What the task asks:
Check every line of the data below for the word "RspFifoDepth". Copy the ones that have it.

(Saved entries)
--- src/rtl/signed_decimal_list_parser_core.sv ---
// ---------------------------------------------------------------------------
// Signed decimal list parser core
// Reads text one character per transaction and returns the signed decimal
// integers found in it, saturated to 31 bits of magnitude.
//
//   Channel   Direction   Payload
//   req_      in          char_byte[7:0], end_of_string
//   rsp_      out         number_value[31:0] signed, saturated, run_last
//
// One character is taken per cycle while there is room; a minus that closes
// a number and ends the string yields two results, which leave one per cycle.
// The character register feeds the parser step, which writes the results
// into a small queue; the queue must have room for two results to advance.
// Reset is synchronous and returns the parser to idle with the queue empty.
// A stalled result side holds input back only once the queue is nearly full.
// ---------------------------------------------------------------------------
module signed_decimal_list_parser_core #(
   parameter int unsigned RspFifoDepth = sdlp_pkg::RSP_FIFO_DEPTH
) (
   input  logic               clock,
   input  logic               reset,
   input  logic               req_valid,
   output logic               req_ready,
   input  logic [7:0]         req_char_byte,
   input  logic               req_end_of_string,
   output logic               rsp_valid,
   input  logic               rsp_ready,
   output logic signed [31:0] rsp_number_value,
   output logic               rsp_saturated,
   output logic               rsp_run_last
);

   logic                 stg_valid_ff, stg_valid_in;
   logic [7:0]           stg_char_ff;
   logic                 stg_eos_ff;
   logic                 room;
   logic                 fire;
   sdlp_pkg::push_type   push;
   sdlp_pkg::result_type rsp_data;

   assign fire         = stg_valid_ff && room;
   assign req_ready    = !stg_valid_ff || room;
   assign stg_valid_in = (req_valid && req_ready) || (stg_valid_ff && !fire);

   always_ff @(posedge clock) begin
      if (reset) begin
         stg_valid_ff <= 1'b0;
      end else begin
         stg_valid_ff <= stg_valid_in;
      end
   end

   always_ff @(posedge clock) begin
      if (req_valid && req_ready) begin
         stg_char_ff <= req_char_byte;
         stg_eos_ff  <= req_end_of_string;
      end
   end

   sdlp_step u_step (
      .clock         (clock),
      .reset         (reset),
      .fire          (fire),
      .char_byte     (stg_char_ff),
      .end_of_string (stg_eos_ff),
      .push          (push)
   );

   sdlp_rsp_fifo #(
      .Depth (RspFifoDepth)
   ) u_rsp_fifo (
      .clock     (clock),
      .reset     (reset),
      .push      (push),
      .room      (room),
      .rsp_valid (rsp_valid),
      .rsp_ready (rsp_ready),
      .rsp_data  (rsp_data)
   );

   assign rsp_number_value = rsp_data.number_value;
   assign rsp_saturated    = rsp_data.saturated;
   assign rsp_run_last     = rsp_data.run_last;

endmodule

--

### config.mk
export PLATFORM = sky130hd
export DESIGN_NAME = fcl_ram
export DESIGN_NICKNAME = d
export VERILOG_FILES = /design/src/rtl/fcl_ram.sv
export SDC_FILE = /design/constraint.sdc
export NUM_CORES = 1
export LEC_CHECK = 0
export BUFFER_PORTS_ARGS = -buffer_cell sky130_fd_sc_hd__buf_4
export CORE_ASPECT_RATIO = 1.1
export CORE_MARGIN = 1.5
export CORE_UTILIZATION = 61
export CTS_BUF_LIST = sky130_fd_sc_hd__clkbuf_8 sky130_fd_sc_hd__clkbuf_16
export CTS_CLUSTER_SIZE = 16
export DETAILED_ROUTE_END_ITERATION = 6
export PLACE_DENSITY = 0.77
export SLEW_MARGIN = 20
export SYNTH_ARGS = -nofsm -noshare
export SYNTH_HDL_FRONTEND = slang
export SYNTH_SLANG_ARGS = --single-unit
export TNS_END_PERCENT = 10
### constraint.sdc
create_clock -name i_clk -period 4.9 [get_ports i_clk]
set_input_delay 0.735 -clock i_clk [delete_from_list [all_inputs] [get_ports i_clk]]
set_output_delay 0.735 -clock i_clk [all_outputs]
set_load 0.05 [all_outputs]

...

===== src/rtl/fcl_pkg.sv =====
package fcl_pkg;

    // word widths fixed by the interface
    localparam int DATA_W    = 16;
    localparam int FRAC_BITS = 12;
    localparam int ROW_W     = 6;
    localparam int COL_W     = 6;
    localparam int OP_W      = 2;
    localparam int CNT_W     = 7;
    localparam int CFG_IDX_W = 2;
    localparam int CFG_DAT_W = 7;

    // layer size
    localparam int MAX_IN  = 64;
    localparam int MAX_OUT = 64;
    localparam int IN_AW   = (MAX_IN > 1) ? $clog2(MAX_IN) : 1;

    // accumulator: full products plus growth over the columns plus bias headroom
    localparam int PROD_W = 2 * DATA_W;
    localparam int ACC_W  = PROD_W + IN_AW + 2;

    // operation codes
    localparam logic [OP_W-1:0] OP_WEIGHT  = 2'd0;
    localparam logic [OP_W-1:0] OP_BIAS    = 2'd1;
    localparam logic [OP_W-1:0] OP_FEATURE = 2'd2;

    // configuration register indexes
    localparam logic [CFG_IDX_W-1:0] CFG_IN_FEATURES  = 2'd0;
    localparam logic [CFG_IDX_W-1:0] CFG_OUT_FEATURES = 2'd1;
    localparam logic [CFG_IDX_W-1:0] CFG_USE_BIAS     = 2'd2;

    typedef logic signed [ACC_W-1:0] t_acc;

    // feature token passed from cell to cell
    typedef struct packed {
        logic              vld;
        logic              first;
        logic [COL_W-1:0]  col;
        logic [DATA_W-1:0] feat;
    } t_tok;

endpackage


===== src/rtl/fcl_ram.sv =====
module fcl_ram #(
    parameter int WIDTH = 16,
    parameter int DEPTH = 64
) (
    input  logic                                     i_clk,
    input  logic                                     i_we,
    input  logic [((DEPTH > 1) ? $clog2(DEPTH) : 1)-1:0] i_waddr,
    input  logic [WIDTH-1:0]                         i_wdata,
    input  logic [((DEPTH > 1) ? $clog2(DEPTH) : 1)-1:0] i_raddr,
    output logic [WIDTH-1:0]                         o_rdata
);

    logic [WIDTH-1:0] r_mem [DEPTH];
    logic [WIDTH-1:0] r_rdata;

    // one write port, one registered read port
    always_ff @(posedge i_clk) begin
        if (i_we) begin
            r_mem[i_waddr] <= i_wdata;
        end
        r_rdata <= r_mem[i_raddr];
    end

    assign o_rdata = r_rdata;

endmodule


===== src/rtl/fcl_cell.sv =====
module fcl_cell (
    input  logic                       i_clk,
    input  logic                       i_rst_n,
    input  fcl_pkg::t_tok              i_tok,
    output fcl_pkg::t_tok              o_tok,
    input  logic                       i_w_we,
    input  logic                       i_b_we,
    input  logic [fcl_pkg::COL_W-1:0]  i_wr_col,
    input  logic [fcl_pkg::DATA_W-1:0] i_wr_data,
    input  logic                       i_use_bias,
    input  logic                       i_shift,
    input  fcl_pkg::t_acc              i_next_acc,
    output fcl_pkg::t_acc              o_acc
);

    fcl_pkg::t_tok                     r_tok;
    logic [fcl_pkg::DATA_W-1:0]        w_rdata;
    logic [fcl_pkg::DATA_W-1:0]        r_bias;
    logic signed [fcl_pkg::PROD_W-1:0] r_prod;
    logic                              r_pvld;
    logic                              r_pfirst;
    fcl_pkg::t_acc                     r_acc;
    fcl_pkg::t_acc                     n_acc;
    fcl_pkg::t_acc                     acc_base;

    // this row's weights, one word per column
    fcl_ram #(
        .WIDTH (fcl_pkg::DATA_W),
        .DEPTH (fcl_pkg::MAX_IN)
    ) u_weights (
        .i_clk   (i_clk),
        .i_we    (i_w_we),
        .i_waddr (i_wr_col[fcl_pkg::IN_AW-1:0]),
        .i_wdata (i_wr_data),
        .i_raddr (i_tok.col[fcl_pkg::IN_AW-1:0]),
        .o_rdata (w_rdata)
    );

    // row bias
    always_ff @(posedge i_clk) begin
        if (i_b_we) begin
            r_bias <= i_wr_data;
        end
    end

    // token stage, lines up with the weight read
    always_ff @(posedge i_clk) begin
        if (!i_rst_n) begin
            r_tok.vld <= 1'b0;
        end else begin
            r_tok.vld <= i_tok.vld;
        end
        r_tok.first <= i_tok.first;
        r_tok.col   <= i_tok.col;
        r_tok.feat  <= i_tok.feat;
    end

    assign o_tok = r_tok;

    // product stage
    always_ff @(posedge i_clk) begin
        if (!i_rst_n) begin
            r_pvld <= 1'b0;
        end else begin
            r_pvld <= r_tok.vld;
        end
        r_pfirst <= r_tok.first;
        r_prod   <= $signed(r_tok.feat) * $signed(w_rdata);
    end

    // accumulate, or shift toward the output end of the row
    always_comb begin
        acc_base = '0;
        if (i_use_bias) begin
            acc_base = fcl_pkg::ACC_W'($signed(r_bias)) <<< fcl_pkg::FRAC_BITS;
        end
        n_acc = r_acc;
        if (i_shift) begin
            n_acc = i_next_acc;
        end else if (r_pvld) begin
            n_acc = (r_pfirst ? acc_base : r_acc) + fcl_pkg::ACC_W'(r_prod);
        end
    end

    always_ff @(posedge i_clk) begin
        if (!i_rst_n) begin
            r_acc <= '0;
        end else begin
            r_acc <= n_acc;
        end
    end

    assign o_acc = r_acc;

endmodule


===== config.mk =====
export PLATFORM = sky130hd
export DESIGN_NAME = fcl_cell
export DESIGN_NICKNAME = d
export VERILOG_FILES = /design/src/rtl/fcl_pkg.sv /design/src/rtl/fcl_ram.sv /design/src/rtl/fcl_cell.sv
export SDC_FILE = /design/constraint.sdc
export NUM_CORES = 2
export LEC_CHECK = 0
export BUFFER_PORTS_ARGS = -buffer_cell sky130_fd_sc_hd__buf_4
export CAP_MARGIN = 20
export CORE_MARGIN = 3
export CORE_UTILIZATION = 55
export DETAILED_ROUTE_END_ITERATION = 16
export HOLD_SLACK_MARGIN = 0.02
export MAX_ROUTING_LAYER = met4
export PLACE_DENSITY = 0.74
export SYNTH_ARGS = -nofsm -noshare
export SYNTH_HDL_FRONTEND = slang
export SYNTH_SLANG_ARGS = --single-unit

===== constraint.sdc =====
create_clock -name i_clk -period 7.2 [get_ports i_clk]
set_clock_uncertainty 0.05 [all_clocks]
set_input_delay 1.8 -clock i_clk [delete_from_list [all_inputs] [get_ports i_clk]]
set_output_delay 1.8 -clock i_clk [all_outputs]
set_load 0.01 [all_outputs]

Answer:
   parameter int unsigned RspFifoDepth = sdlp_pkg::RSP_FIFO_DEPTH
      .Depth (RspFifoDepth)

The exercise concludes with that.